Seamless integration of trusted computing into standard cryptographic frameworks

Abstract

Trusted Software Stacks (TSS) are the interfaces between applications and Trusted Platform Modules (TPMs). In order to avoid wrong usage of the stacks which could lead to security holes, they should provide an easy-to-use interface for developers. Moreover, they should be designed in a flexible way to adapt to new requirements resulting from specification or algorithm changes. However, the currently specified TSS interface is highly complex and requires a vast amount of training effort for developers to get familiar with it. Moreover, existing stacks are monolithic blocks of software - they either support the full range of TPM functions which makes them large or they support a customized subset of features which reduces their scope of use.
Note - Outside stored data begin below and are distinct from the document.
--- src/rtl/axi_sram_slave.sv ---
// AXI3 single-transaction responder in front of a 1-cycle-latency 32-bit SRAM.
module axi_sram_slave
    import axi_sram_slave_pkg::*;
#(
    parameter int ADDR_WIDTH = 16,
    parameter int ID_WIDTH   = 4
) (
    input  logic                  clk,
    input  logic                  reset,
    axi_sram_slave_if.slave       bus,
    output logic                  ram_en,
    output logic [3:0]            ram_wen,
    output logic [ADDR_WIDTH-1:0] ram_addr,
    output logic [31:0]           ram_wdata,
    input  logic [31:0]           ram_rdata
);

    state_t              state;
    logic                prio_rd;
    logic [ID_WIDTH-1:0] id_q;
    logic [31:0]         addr_q;
    logic [31:0]         next_addr;
    logic [7:0]          len_q;
    logic [7:0]          cnt_q;
    logic [2:0]          size_q;
    logic [1:0]          burst_q;
    logic                wr_err_q;
    logic                rvalid_q;
    logic                rlast_q;
    logic                wready_q;
    logic                bvalid_q;
    logic [1:0]          bresp_q;

    logic                ar_grant;
    logic                aw_grant;
    logic                w_fire;
    logic                beat_last;
    logic                wlast_bad;
    logic                unused_wid;

    // One address register serves both directions since only one burst is ever in flight.
    axi_burst_addr_gen u_addr_gen (
        .addr      (addr_q),
        .size      (size_q),
        .burst     (burst_q),
        .next_addr (next_addr)
    );

    // Grant and SRAM strobes are combinational so a W beat reaches the SRAM in its handshake cycle.
    always_comb begin
        ar_grant  = (state == ST_IDLE) && bus.arvalid && (!bus.awvalid || prio_rd);
        aw_grant  = (state == ST_IDLE) && bus.awvalid && (!bus.arvalid || !prio_rd);
        w_fire    = (state == ST_WR_DATA) && wready_q && bus.wvalid;
        beat_last = (cnt_q == len_q);
        wlast_bad = (bus.wlast != beat_last);
        ram_en    = (state == ST_RD_REQ) || w_fire;
        ram_wen   = w_fire ? bus.wstrb : 4'b0000;
        ram_wdata = bus.wdata;
        ram_addr  = addr_q[ADDR_WIDTH+1:2];
    end

    assign bus.arready = ar_grant;
    assign bus.awready = aw_grant;
    assign bus.wready  = wready_q;
    assign bus.rvalid  = rvalid_q;
    assign bus.rdata   = ram_rdata;
    assign bus.rid     = id_q;
    assign bus.rresp   = RESP_OKAY;
    assign bus.rlast   = rlast_q;
    assign bus.bvalid  = bvalid_q;
    assign bus.bid     = id_q;
    assign bus.bresp   = bresp_q;
    assign unused_wid  = ^bus.wid;

    // Transaction FSM: one burst at a time, read beats alternate SRAM request and response.
    always_ff @(posedge clk or posedge reset) begin
        if (reset) begin
            state    <= ST_IDLE;
            prio_rd  <= 1'b0;
            id_q     <= '0;
            addr_q   <= '0;
            len_q    <= '0;
            cnt_q    <= '0;
            size_q   <= '0;
            burst_q  <= '0;
            wr_err_q <= 1'b0;
            rvalid_q <= 1'b0;
            rlast_q  <= 1'b0;
            wready_q <= 1'b0;
            bvalid_q <= 1'b0;
            bresp_q  <= RESP_OKAY;
        end else begin
            case (state)
                ST_IDLE: begin
                    if (ar_grant) begin
                        id_q    <= bus.arid;
                        addr_q  <= bus.araddr;
                        len_q   <= bus.arlen;
                        size_q  <= bus.arsize;
                        burst_q <= bus.arburst;
                        cnt_q   <= '0;
                        state   <= ST_RD_REQ;
                    end else if (aw_grant) begin
                        id_q     <= bus.awid;
                        addr_q   <= bus.awaddr;
                        len_q    <= bus.awlen;
                        size_q   <= bus.awsize;
                        burst_q  <= bus.awburst;
                        cnt_q    <= '0;
                        wr_err_q <= 1'b0;
                        wready_q <= 1'b1;
                        state    <= ST_WR_DATA;
                    end
                    // Priority only moves when both sides competed, so a lone request never steals the next turn.
                    if (bus.arvalid && bus.awvalid) begin
                        prio_rd <= !prio_rd;
                    end
                end
                ST_RD_REQ: begin
                    rvalid_q <= 1'b1;
                    rlast_q  <= beat_last;
                    state    <= ST_RD_RESP;
                end
                ST_RD_RESP: begin
                    if (bus.rready) begin
                        rvalid_q <= 1'b0;
                        rlast_q  <= 1'b0;
                        if (rlast_q) begin
                            state <= ST_IDLE;
                        end else begin
                            addr_q <= next_addr;
                            cnt_q  <= cnt_q + 8'd1;
                            state  <= ST_RD_REQ;
                        end
                    end
                end
                ST_WR_DATA: begin
                    if (w_fire) begin
                        addr_q <= next_addr;
                        if (beat_last) begin
                            wready_q <= 1'b0;
                            bvalid_q <= 1'b1;
                            bresp_q  <= (wr_err_q || wlast_bad) ? RESP_SLVERR : RESP_OKAY;
                            state    <= ST_WR_RESP;
                        end else begin
                            cnt_q    <= cnt_q + 8'd1;
                            wr_err_q <= wr_err_q || wlast_bad;
                        end
                    end
                end
                ST_WR_RESP: begin
                    if (bus.bready) begin
                        bvalid_q <= 1'b0;
                        state    <= ST_IDLE;
                    end
                end
                default: state <= ST_IDLE;
            endcase
        end
    end

endmodule
--- src/flat_wrapper.sv ---
// flat-port wrapper written by rule: the top's interface ports become plain ports
module axi_sram_slave_flat import axi_sram_slave_pkg::*;
#(
    parameter int ADDR_WIDTH = 16,
    parameter int ID_WIDTH   = 4
)
  (clk, reset, ram_en, ram_wen, ram_addr, ram_wdata, ram_rdata, bus_arid, bus_araddr, bus_arlen, bus_arsize, bus_arburst, bus_arvalid, bus_arready, bus_rid, bus_rdata, bus_rresp, bus_rlast, bus_rvalid, bus_rready, bus_awid, bus_awaddr, bus_awlen, bus_awsize, bus_awburst, bus_awvalid, bus_awready, bus_wid, bus_wdata, bus_wstrb, bus_wlast, bus_wvalid, bus_wready, bus_bid, bus_bresp, bus_bvalid, bus_bready);
  axi_sram_slave_if #(.ID_WIDTH(ID_WIDTH)) bus_i ();
  input  logic clk;
  input  logic reset;
  output logic ram_en;
  output logic [3:0] ram_wen;
  output logic [ADDR_WIDTH-1:0] ram_addr;
  output logic [31:0] ram_wdata;
  input  logic [31:0] ram_rdata;
  input wire logic [$bits(bus_i.arid)-1:0] bus_arid;
  input wire logic [$bits(bus_i.araddr)-1:0] bus_araddr;
  input wire logic [$bits(bus_i.arlen)-1:0] bus_arlen;
  input wire logic [$bits(bus_i.arsize)-1:0] bus_arsize;
  input wire logic [$bits(bus_i.arburst)-1:0] bus_arburst;
  input wire logic [$bits(bus_i.arvalid)-1:0] bus_arvalid;
  output wire logic [$bits(bus_i.arready)-1:0] bus_arready;
  output wire logic [$bits(bus_i.rid)-1:0] bus_rid;
  output wire logic [$bits(bus_i.rdata)-1:0] bus_rdata;
  output wire logic [$bits(bus_i.rresp)-1:0] bus_rresp;
  output wire logic [$bits(bus_i.rlast)-1:0] bus_rlast;
  output wire logic [$bits(bus_i.rvalid)-1:0] bus_rvalid;
  input wire logic [$bits(bus_i.rready)-1:0] bus_rready;
  input wire logic [$bits(bus_i.awid)-1:0] bus_awid;
  input wire logic [$bits(bus_i.awaddr)-1:0] bus_awaddr;
  input wire logic [$bits(bus_i.awlen)-1:0] bus_awlen;
  input wire logic [$bits(bus_i.awsize)-1:0] bus_awsize;
  input wire logic [$bits(bus_i.awburst)-1:0] bus_awburst;
  input wire logic [$bits(bus_i.awvalid)-1:0] bus_awvalid;
  output wire logic [$bits(bus_i.awready)-1:0] bus_awready;
  input wire logic [$bits(bus_i.wid)-1:0] bus_wid;
  input wire logic [$bits(bus_i.wdata)-1:0] bus_wdata;
  input wire logic [$bits(bus_i.wstrb)-1:0] bus_wstrb;
  input wire logic [$bits(bus_i.wlast)-1:0] bus_wlast;
  input wire logic [$bits(bus_i.wvalid)-1:0] bus_wvalid;
  output wire logic [$bits(bus_i.wready)-1:0] bus_wready;
  output wire logic [$bits(bus_i.bid)-1:0] bus_bid;
  output wire logic [$bits(bus_i.bresp)-1:0] bus_bresp;
  output wire logic [$bits(bus_i.bvalid)-1:0] bus_bvalid;
  input wire logic [$bits(bus_i.bready)-1:0] bus_bready;
  assign bus_i.arid = bus_arid;
  assign bus_i.araddr = bus_araddr;
  assign bus_i.arlen = bus_arlen;
  assign bus_i.arsize = bus_arsize;
  assign bus_i.arburst = bus_arburst;
  assign bus_i.arvalid = bus_arvalid;
  assign bus_arready = bus_i.arready;
  assign bus_rid = bus_i.rid;
  assign bus_rdata = bus_i.rdata;
  assign bus_rresp = bus_i.rresp;
  assign bus_rlast = bus_i.rlast;
  assign bus_rvalid = bus_i.rvalid;
  assign bus_i.rready = bus_rready;
  assign bus_i.awid = bus_awid;
  assign bus_i.awaddr = bus_awaddr;
  assign bus_i.awlen = bus_awlen;
  assign bus_i.awsize = bus_awsize;
  assign bus_i.awburst = bus_awburst;
  assign bus_i.awvalid = bus_awvalid;
  assign bus_awready = bus_i.awready;
  assign bus_i.wid = bus_wid;
  assign bus_i.wdata = bus_wdata;
  assign bus_i.wstrb = bus_wstrb;
  assign bus_i.wlast = bus_wlast;
  assign bus_i.wvalid = bus_wvalid;
  assign bus_wready = bus_i.wready;
  assign bus_bid = bus_i.bid;
  assign bus_bresp = bus_i.bresp;
  assign bus_bvalid = bus_i.bvalid;
  assign bus_i.bready = bus_bready;
  axi_sram_slave #(.ADDR_WIDTH(ADDR_WIDTH), .ID_WIDTH(ID_WIDTH)) u_core (.clk(clk), .reset(reset), .bus(bus_i), .ram_en(ram_en), .ram_wen(ram_wen), .ram_addr(ram_addr), .ram_wdata(ram_wdata), .ram_rdata(ram_rdata));
endmodule
===== config.mk =====
export PLATFORM = sky130hd
export DESIGN_NAME = bank_cfg_seq
export DESIGN_NICKNAME = d
export VERILOG_FILES = /design/src/rtl/bank_cfg_seq_pkg.sv /design/src/rtl/bank_cfg_seq_so_capture.sv /design/src/rtl/bank_cfg_seq.sv
export SDC_FILE = /design/constraint.sdc
export NUM_CORES = 1
export LEC_CHECK = 0
export CAP_MARGIN = 10
export CORE_ASPECT_RATIO = 0.75
export CORE_MARGIN = 2
export CORE_UTILIZATION = 30
export CTS_CLUSTER_SIZE = 14
export DETAILED_ROUTE_END_ITERATION = 16
export PLACE_DENSITY = 0.59
export SLEW_MARGIN = 15
export SYNTH_ARGS = -nofsm -noshare
export SYNTH_HDL_FRONTEND = slang
export SYNTH_SLANG_ARGS = --single-unit

===== constraint.sdc =====
create_clock -name CLK -period 2.94 [get_ports CLK]
set_input_delay 0.588 -clock CLK [delete_from_list [all_inputs] [get_ports CLK]]
set_output_delay 0.588 -clock CLK [all_outputs]
set_load 0.005 [all_outputs]

===== src/rtl/bank_cfg_seq_pkg.sv =====
// Shared constants and types for the mapper bank configuration sequencer.
// Addresses, unlock signature, FSM state and error-cause encodings.
package bank_cfg_seq_pkg;

  localparam logic [7:0]  ADDR_ACK   = 8'h5A;
  localparam logic [7:0]  ADDR_NAK   = 8'hA5;
  localparam logic [7:0]  ADDR_NIH   = 8'hFF;
  localparam logic [7:0]  ADDR_LAO   = 8'hC0;
  localparam logic [17:0] UNLOCK_SIG = 18'h05140;

  typedef enum logic [3:0] {
    ST_IDLE,
    ST_MRST,
    ST_UNLK_ACK,
    ST_UNLK_NAK,
    ST_SO_CAP,
    ST_WR_SETUP,
    ST_WR_STROBE,
    ST_WR_HOLD,
    ST_RD_SETUP,
    ST_RD_SAMPLE,
    ST_FIN,
    ST_FAIL
  } state_e;

  typedef enum logic [1:0] {
    ERR_NONE     = 2'd0,
    ERR_SIG      = 2'd1,
    ERR_READBACK = 2'd2
  } err_code_e;

endpackage


===== src/rtl/bank_cfg_seq_so_capture.sv =====
// Captures the mapper's unlock acknowledge bitstream LSB first and flags
// completion together with a signature match on the final bit.
module bank_cfg_seq_so_capture
  import bank_cfg_seq_pkg::*;
#(
  parameter int SO_LEN = 18
) (
  input  logic clk_i,
  input  logic rst_i,
  input  logic start_i,
  input  logic en_i,
  input  logic so_i,
  output logic done_o,
  output logic match_o
);

  localparam logic [SO_LEN-1:0] SIG = SO_LEN'(UNLOCK_SIG);

  // Only the oldest SO_LEN-1 bits are stored; the newest comes straight from so_i.
  logic [SO_LEN-2:0] shreg_q;
  logic [SO_LEN-1:0] word_d;
  logic [7:0]        cnt_q;

  assign word_d  = {so_i, shreg_q};
  assign done_o  = en_i && (cnt_q == 8'(SO_LEN - 1));
  assign match_o = (word_d == SIG);

  always_ff @(posedge clk_i or posedge rst_i) begin
    if (rst_i) begin
      shreg_q <= '0;
      cnt_q   <= '0;
    end else if (start_i) begin
      shreg_q <= '0;
      cnt_q   <= '0;
    end else if (en_i) begin
      shreg_q <= word_d[SO_LEN-1:1];
      cnt_q   <= cnt_q + 8'd1;
    end
  end

endmodule


===== src/rtl/bank_cfg_seq.sv =====
// Mapper bank configuration sequencer: reset, unlock handshake, four bank
// writes with optional readback. All mapper-facing outputs are registered.
module bank_cfg_seq
  import bank_cfg_seq_pkg::*;
#(
  parameter bit VERIFY = 1'b1,
  parameter int SO_LEN = 18
) (
  input  logic       CLK,
  input  logic       RST,
  input  logic       START,
  input  logic [7:0] CFG_LAO,
  input  logic [7:0] CFG_RAMB,
  input  logic [7:0] CFG_ROMB0,
  input  logic [7:0] CFG_ROMB1,
  output logic       MAP_RSTN,
  output logic       CEN,
  output logic       WEN,
  output logic       OEN,
  output logic       SSN,
  output logic [7:0] ADDR,
  output logic [7:0] DQ_O,
  output logic       DQ_OE,
  input  logic [7:0] DQ_I,
  input  logic       SO_I,
  output logic       BUSY,
  output logic       DONE,
  output logic       ERR,
  output logic [1:0] ERR_CODE,
  output state_e     dbg_state_o
);

  state_e    state_q, state_d;
  logic [1:0] idx_q, idx_d;
  logic       mrst_cnt_q, mrst_cnt_d;
  logic [7:0] cfg_q [4];
  err_code_e  fail_code;
  logic       cap_done, cap_match;
  logic       last_bank;

  assign SSN         = 1'b1;
  assign dbg_state_o = state_q;
  assign last_bank   = (idx_q == 2'd3);

  bank_cfg_seq_so_capture #(.SO_LEN(SO_LEN)) u_so_capture (
    .clk_i   (CLK),
    .rst_i   (RST),
    .start_i (state_q == ST_UNLK_NAK),
    .en_i    (state_q == ST_SO_CAP),
    .so_i    (SO_I),
    .done_o  (cap_done),
    .match_o (cap_match)
  );

  always_comb begin
    state_d    = state_q;
    idx_d      = idx_q;
    mrst_cnt_d = mrst_cnt_q;
    fail_code  = ERR_NONE;
    case (state_q)
      ST_IDLE: if (START) begin
        state_d    = ST_MRST;
        mrst_cnt_d = 1'b0;
      end
      ST_MRST: begin
        mrst_cnt_d = 1'b1;
        if (mrst_cnt_q) state_d = ST_UNLK_ACK;
      end
      ST_UNLK_ACK: state_d = ST_UNLK_NAK;
      ST_UNLK_NAK: state_d = ST_SO_CAP;
      ST_SO_CAP: if (cap_done) begin
        if (cap_match) begin
          state_d = ST_WR_SETUP;
          idx_d   = 2'd0;
        end else begin
          state_d   = ST_FAIL;
          fail_code = ERR_SIG;
        end
      end
      ST_WR_SETUP:  state_d = ST_WR_STROBE;
      ST_WR_STROBE: state_d = ST_WR_HOLD;
      ST_WR_HOLD: begin
        if (VERIFY)         state_d = ST_RD_SETUP;
        else if (last_bank) state_d = ST_FIN;
        else begin
          state_d = ST_WR_SETUP;
          idx_d   = idx_q + 2'd1;
        end
      end
      ST_RD_SETUP: state_d = ST_RD_SAMPLE;
      ST_RD_SAMPLE: begin
        if (DQ_I != cfg_q[idx_q]) begin
          state_d   = ST_FAIL;
          fail_code = ERR_READBACK;
        end else if (last_bank) state_d = ST_FIN;
        else begin
          state_d = ST_WR_SETUP;
          idx_d   = idx_q + 2'd1;
        end
      end
      ST_FIN:  state_d = ST_IDLE;
      ST_FAIL: state_d = ST_IDLE;
      default: state_d = ST_IDLE;
    endcase
  end

  // Outputs are decoded from the next state so they line up with the state register.
  always_ff @(posedge CLK or posedge RST) begin
    if (RST) begin
      state_q    <= ST_IDLE;
      idx_q      <= 2'd0;
      mrst_cnt_q <= 1'b0;
      cfg_q[0]   <= 8'hFF;
      cfg_q[1]   <= 8'hFF;
      cfg_q[2]   <= 8'hFF;
      cfg_q[3]   <= 8'hFF;
      MAP_RSTN   <= 1'b0;
      CEN        <= 1'b1;
      WEN        <= 1'b1;
      OEN        <= 1'b1;
      ADDR       <= ADDR_NIH;
      DQ_O       <= 8'h00;
      DQ_OE      <= 1'b0;
      BUSY       <= 1'b0;
      DONE       <= 1'b0;
      ERR        <= 1'b0;
      ERR_CODE   <= ERR_NONE;
    end else begin
      state_q    <= state_d;
      idx_q      <= idx_d;
      mrst_cnt_q <= mrst_cnt_d;
      if (state_q == ST_IDLE && START) begin
        cfg_q[0] <= CFG_LAO;
        cfg_q[1] <= CFG_RAMB;
        cfg_q[2] <= CFG_ROMB0;
        cfg_q[3] <= CFG_ROMB1;
      end
      MAP_RSTN <= (state_d != ST_MRST);
      CEN      <= !(state_d inside {ST_WR_SETUP, ST_WR_STROBE, ST_RD_SETUP, ST_RD_SAMPLE});
      WEN      <= (state_d != ST_WR_SETUP);
      OEN      <= !(state_d inside {ST_RD_SETUP, ST_RD_SAMPLE});
      DQ_OE    <= (state_d inside {ST_WR_SETUP, ST_WR_STROBE});
      case (state_d)
        ST_UNLK_ACK: ADDR <= ADDR_ACK;
        ST_UNLK_NAK: ADDR <= ADDR_NAK;
        ST_WR_SETUP, ST_WR_STROBE, ST_WR_HOLD, ST_RD_SETUP, ST_RD_SAMPLE:
          ADDR <= ADDR_LAO + {6'd0, idx_d};
        default:     ADDR <= ADDR_NIH;
      endcase
      DQ_O <= (state_d inside {ST_WR_SETUP, ST_WR_STROBE, ST_WR_HOLD, ST_RD_SETUP, ST_RD_SAMPLE})
              ? cfg_q[idx_d] : 8'h00;
      BUSY <= !(state_d inside {ST_IDLE, ST_FIN});
      DONE <= (state_d == ST_FIN);
      if (state_q == ST_IDLE && state_d == ST_MRST) begin
        ERR      <= 1'b0;
        ERR_CODE <= ERR_NONE;
      end else if (state_d == ST_FAIL) begin
        ERR      <= 1'b1;
        ERR_CODE <= fail_code;
      end
    end
  end

endmodule


==> results.md, run 1 <==
- Vias: just under 3,000
- CP peak stage delay: around 530 ps
- Static leakage: 2.21 nW
- Ys Warns: 0
- GP Congestion: roughly 0.8
- Root Driver: clkbuf_16
- CTS Buffer Depth: 2
- Synth top area share: 28.5%
- DR top layer: met4
- Fmax: 361 MHz
- Nature of the critical path startpoint: flop
- Worst-Margin Slew: 670 ps
- Top FF cell, synth: dfrtp_1
- Register-to-register setup slack: 170 ps
- Critical Path Fanout Max: 10
- Reg2reg start: idx_q[0]
- Setup Crit Path Kind: flop to flop
- Critical path's top delay family: compound AO/OA/AOI/OAI gates
- Part of the cycle the worst path needs: 94.3%
- Setup ws final: 166 ps
- Rel. slew slack: a little under three fifths
- Initial antenna violation count: 0
- CTS tree: built
- Fin. max-slew vios: 0
- First-pass GRT wire length: 15.6 mm
- Setup Skew: 11.3 ps
- Worst skew pair latency: 350 ps
- Number of diodes: 0
- Share of the yosys chip area belonging to registers: 54.6%
- Share of layout cells above drive strength 1: 30.4%
- MaxCap Viol Count: 0
- Critical Path RT: 3160 ps
- Crit path time final: around 2800 ps
- Overflow after GRT: 0
- Crit. End Element: flop
- Synth area leader: dfrtp_1
- Crit path to: DQ_O[2]
- Final nets: 457
- Final setup vio count: 0
- RR Endpoint: DQ_O[2]
- Status: complete, no violations
- FF-to-FF path depth: 10
- Placement Rows: 37
- Pwr Density: 957 nW/um^2
- Detailed Route WL: 9.72 mm
- Critical path buffers and inverters: 3
- Crit path depth: 10
- Die width: 139 um
- Finished Layout Cells: slightly below 600
- Mapped cell area: 4130 um^2
- Worst setup startpoint: idx_q[0]
- CTS clk-pin slew, worst paths: 70 ps
- Initial Utilization: between 30 and 40%
- IO buf count: 73
- Ports: 75
- Vias in the first global route: 2,884
- Cell Chain, Critical Path: buf_4 -> mux4_2 -> xnor2_2 -> nand4_1 -> buf_4 -> or2_4 -> a211o_1 -> buf_4 -> a221oi_1 -> a211oi_1
- Post-Synthesis Net Count: 370
- Asr flop ratio synth: 100%
- Mean area per synthesized cell: 12.7 um^2
- DRT iter0 DRCs: 107
- Total power: 0.00525 W
- RSZ-0062 raised after global routing: true
- HPWL after DPL: 6.97 mm
- Routed vias/inst: 4.92
- Met1 WL: between 4 and 5 mm
- Die height: between 100 and 150 um
- Dpl cells: 572
- Worst Path Arrival: 2990 ps
- Num CTS Buffers: 9
- Hold Path Class: flop to flop
- Met2 wire len: approximately 4.3 mm
- Largest net degree at the start of global routing: 53
- CP dominant cell by count: buf_4
- Flops & latches, synth: 88
- Critical-path top delay cell: mux4_2
- Average wire per standard cell: 16.5 um
- EDFF count, synth: 0
- Remaining DRCs: 0
- Worst slack at placement: -74.4 ps
- Final Hold Viols: 0
- Antenna Nets Post-Route: 0
- Largest cells by area after synthesis: dfrtp_1, dfstp_2, mux2_2
- Pre-antenna DRT Iters: 4
- Wire length on met3: 423 um
- Worst vdd ir: 0.391 mV
- Clock sinks: 88
- Total GRT Usage: 13.9%
- Unique cell type count in the Yosys netlist: 53
- H-tree depth: 3
- Core area: ~14,000 um^2
- Gate Count Post-Synth: 324
- Die Footprint: 14,700 um^2
- Layout area overhead: 33.0%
In this paper, we propose a novel design for a Trusted Software Stack (TSS) that can be integrated into existing security frameworks. Instead of designing a new application programming interface (API), our stack uses the APIs from well known and established frameworks, allowing developers that are not familiar with Trusted Computing (TC) to easily adapt to this new technology. Furthermore, our stack supports multiple TPMs, dynamic component loading and Over-The-Air updates that allow the stack to support customized sets of features even after it has been deployed in the field. Moreover, the stack provides built-in support for user authentication and TPM access control. Our prototype stack is developed for the .NET programming environment, thereby eliminating common implementation faults like buffer overflows. Due to the managed nature of the .NET runtime environment, it is portable between different operating systems and can be used on desktop systems as well as on embedded systems without the need for recompiling it for the specific target architecture. © 2011 Springer-Verlag.